▸ Problem description
In the listing below, write out exactly each line from the first through the one containing "export LEC_CHECK = 0".

+ + +

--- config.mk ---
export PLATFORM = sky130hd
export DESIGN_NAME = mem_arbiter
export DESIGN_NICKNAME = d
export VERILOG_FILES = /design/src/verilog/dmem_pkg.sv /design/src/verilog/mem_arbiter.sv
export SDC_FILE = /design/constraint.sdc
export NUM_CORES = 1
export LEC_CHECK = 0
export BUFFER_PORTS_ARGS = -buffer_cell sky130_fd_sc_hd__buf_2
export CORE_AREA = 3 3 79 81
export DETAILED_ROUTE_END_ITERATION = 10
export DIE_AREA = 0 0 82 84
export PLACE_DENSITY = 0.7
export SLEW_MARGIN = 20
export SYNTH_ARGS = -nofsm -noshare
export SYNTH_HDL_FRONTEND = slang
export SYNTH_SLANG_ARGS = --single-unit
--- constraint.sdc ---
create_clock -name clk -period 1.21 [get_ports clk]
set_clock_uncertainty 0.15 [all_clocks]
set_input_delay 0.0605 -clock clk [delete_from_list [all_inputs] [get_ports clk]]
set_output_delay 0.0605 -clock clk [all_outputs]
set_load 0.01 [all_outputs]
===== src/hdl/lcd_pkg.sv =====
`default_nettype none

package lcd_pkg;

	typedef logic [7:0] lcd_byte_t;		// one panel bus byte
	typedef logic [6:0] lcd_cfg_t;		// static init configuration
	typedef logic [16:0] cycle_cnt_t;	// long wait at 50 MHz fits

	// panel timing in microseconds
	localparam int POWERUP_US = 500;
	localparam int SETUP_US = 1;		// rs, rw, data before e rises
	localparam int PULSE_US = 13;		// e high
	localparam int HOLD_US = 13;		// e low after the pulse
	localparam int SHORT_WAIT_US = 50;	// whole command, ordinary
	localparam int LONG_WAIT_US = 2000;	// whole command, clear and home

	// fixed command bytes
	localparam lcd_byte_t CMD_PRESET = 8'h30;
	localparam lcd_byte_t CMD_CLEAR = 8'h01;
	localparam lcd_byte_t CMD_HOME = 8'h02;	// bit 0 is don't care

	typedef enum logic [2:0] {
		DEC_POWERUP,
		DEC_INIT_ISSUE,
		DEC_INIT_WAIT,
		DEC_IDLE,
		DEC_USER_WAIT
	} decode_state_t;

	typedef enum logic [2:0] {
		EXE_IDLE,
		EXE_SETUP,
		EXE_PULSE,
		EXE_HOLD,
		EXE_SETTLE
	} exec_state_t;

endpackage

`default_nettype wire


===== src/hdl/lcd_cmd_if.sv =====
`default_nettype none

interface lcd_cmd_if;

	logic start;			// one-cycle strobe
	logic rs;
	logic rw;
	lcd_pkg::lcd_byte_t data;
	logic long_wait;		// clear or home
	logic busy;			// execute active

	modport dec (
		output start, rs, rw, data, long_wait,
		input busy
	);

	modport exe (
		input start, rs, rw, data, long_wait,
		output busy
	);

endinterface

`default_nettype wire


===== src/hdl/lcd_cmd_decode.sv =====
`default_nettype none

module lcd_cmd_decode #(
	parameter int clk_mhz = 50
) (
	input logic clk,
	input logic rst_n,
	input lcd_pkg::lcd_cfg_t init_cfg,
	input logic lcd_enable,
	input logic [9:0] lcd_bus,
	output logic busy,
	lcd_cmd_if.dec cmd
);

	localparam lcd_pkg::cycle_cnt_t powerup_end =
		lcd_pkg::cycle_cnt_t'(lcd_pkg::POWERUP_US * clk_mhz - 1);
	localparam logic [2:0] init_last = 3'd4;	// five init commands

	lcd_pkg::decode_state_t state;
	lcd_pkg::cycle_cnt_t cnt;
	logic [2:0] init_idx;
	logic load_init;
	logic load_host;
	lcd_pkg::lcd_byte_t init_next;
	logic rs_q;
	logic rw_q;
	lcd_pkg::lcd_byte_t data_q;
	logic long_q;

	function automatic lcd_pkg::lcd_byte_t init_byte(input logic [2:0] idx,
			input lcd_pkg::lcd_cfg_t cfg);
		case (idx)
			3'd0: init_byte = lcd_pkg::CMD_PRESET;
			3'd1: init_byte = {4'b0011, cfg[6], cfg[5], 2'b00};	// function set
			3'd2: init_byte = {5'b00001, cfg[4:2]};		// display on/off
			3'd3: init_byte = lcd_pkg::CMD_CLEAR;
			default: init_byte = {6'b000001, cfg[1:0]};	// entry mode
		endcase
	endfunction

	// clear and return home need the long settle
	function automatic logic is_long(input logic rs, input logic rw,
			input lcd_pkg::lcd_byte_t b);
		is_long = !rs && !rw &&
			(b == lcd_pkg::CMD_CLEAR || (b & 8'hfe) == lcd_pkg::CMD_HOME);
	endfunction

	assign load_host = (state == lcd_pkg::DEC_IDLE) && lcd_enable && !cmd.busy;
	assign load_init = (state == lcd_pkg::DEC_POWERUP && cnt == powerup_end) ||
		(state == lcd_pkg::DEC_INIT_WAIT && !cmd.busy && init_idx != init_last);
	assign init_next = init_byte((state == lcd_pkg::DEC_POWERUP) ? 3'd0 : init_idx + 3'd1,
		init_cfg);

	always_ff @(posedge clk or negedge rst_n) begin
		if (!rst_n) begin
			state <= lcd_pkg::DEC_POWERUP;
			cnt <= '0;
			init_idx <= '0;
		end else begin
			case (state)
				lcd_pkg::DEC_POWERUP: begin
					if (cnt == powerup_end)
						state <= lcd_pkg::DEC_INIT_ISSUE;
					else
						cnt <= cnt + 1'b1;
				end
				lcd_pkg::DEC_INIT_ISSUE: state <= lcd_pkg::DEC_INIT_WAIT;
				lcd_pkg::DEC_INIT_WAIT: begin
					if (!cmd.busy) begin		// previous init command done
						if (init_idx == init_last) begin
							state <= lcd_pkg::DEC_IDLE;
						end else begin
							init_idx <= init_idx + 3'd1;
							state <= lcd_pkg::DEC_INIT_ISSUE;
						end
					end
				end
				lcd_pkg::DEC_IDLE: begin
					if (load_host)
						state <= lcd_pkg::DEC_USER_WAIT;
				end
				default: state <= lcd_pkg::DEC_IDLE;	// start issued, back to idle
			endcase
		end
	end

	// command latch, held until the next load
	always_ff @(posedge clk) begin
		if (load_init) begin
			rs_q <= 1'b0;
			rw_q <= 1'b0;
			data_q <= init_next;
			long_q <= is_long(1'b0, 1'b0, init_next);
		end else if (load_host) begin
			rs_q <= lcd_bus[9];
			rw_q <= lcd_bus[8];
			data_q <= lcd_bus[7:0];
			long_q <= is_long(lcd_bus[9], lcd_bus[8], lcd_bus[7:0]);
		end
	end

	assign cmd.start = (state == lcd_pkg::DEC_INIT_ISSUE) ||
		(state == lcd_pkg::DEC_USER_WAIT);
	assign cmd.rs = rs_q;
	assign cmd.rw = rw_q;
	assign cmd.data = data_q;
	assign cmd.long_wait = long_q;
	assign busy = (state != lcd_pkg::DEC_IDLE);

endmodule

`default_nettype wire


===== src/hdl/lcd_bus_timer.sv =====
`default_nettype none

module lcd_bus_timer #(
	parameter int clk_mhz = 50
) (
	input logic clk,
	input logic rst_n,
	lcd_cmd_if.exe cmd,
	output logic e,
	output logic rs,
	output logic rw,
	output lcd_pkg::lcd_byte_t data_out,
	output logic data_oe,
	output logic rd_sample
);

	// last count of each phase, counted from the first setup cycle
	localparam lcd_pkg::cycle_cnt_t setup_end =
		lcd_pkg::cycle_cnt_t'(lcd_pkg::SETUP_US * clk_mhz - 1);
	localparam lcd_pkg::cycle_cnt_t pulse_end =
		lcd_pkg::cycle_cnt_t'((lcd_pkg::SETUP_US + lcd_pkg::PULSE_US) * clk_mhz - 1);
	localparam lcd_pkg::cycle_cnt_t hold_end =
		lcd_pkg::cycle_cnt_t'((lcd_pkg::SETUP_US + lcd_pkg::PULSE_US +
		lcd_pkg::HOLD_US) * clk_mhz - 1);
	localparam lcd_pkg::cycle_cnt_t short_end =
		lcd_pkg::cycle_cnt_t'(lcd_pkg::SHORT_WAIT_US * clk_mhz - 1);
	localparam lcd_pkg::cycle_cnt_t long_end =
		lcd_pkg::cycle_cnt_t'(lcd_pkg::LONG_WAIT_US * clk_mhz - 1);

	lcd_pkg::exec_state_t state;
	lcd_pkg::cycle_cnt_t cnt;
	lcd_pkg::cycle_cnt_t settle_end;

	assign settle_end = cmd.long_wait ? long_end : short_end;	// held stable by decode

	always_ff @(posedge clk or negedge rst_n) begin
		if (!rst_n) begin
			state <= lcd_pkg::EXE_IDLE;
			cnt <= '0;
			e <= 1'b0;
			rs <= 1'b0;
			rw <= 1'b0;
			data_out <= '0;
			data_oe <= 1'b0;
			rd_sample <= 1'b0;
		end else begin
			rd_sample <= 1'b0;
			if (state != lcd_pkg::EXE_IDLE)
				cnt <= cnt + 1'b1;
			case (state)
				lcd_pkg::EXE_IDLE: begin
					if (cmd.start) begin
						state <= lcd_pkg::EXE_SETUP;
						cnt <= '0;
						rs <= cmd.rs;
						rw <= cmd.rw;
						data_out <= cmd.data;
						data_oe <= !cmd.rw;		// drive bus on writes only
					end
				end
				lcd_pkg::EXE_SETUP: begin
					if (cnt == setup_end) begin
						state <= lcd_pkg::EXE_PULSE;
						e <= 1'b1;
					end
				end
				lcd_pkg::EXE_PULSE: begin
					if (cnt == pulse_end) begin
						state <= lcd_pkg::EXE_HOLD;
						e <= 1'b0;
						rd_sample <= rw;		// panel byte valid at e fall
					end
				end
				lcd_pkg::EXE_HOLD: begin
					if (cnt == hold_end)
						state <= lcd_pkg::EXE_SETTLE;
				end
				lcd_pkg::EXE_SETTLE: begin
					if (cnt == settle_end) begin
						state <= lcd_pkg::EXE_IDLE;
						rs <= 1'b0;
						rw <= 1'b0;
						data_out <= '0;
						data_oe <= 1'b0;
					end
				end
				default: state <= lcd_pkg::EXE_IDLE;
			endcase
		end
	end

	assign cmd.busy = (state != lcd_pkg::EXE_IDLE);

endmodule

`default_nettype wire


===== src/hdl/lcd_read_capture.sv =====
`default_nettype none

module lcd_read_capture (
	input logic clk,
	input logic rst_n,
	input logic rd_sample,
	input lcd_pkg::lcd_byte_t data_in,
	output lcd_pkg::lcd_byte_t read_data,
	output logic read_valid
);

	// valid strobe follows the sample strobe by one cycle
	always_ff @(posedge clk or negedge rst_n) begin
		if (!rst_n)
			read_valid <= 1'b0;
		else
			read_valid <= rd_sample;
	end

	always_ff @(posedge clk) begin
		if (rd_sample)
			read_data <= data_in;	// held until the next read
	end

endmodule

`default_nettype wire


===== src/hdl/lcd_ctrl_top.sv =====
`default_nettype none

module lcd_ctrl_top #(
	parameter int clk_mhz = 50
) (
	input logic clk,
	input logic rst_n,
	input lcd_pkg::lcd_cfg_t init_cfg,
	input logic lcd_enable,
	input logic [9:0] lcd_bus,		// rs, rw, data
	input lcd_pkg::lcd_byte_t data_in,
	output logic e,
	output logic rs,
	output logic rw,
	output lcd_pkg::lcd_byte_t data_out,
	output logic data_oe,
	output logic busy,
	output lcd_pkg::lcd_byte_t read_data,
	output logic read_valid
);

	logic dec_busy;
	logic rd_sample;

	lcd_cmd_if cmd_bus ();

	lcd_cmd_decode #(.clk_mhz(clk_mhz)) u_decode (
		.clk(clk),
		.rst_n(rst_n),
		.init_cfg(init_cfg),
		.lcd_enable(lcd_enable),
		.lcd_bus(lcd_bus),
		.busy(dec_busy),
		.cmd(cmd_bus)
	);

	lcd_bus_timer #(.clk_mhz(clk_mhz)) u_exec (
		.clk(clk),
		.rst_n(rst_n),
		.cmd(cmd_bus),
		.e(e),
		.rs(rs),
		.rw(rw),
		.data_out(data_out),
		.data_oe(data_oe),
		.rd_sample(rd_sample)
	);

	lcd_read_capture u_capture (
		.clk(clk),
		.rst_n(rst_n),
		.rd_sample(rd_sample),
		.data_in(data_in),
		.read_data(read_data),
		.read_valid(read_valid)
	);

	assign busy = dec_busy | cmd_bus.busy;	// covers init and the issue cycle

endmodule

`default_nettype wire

+ + +

▸ Result below
--- config.mk ---
export PLATFORM = sky130hd
export DESIGN_NAME = mem_arbiter
export DESIGN_NICKNAME = d
export VERILOG_FILES = /design/src/verilog/dmem_pkg.sv /design/src/verilog/mem_arbiter.sv
export SDC_FILE = /design/constraint.sdc
export NUM_CORES = 1
export LEC_CHECK = 0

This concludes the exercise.